古賀峯一元帥の慰霊祭で玉串を捧げる顕彰会の井上萬二会長=有田町の陶山神社

 有田町出身で太平洋戦争中に旧海軍連合艦隊司令長官を務めた古賀峯一元帥(1885~1944年)の慰霊祭が12日、同町の陶山神社であった。町や海上自衛隊佐世保地方総監部などの関係者ら約150人が元帥をしのび、恒久平和を願った。

 慰霊祭は神社境内にある慰霊碑の前であり、海上自衛隊第22航空群(長崎県大村市)のラッパ隊と儀仗隊が弔銃で空砲を轟かせた後、神事が行われた。
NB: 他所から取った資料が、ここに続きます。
## config.mk

```make
export PLATFORM = sky130hd
export DESIGN_NAME = pipelined_adder_sub
export DESIGN_NICKNAME = d
export VERILOG_FILES = /design/src/rtl/adder_pkg.sv /design/src/rtl/ripple_slice.sv /design/src/rtl/pipelined_adder_sub.sv
export SDC_FILE = /design/constraint.sdc
export NUM_CORES = 1
export LEC_CHECK = 0
export BUFFER_PORTS_ARGS = -buffer_cell sky130_fd_sc_hd__buf_2
export CORE_UTILIZATION = 40
export CTS_CLUSTER_DIAMETER = 200
export DETAILED_ROUTE_END_ITERATION = 8
export PLACE_DENSITY_LB_ADDON = 0.08
export SLEW_MARGIN = 10
export SYNTH_ARGS = -nofsm -noshare
export SYNTH_HDL_FRONTEND = slang
export SYNTH_HIERARCHICAL = 1
export SYNTH_SLANG_ARGS = --single-unit
```

## constraint.sdc

```tcl
create_clock -name i_clk -period 12 [get_ports i_clk]
set_input_delay 1.2 -clock i_clk [delete_from_list [all_inputs] [get_ports i_clk]]
set_output_delay 1.2 -clock i_clk [all_outputs]
set_load 0.02 [all_outputs]
```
 古賀峯一元帥顕彰会の井上萬二会長が「今日の平和は元帥はじめ幾百万の貴い犠牲の上に成り立っていることを忘れてはいけない。平和に感謝し、慰霊の誠を捧げ、平和な日本が永遠に続くことを祈る」とあいさつ、県選出の国会議員らが慰霊の言葉を述べた。

 古賀元帥は43年に戦死した山本五十六連合艦隊司令長官の後任となり、翌44年3月に飛行艇でフィリピンに移動中、消息を絶った。慰霊祭は今回で39回目となった。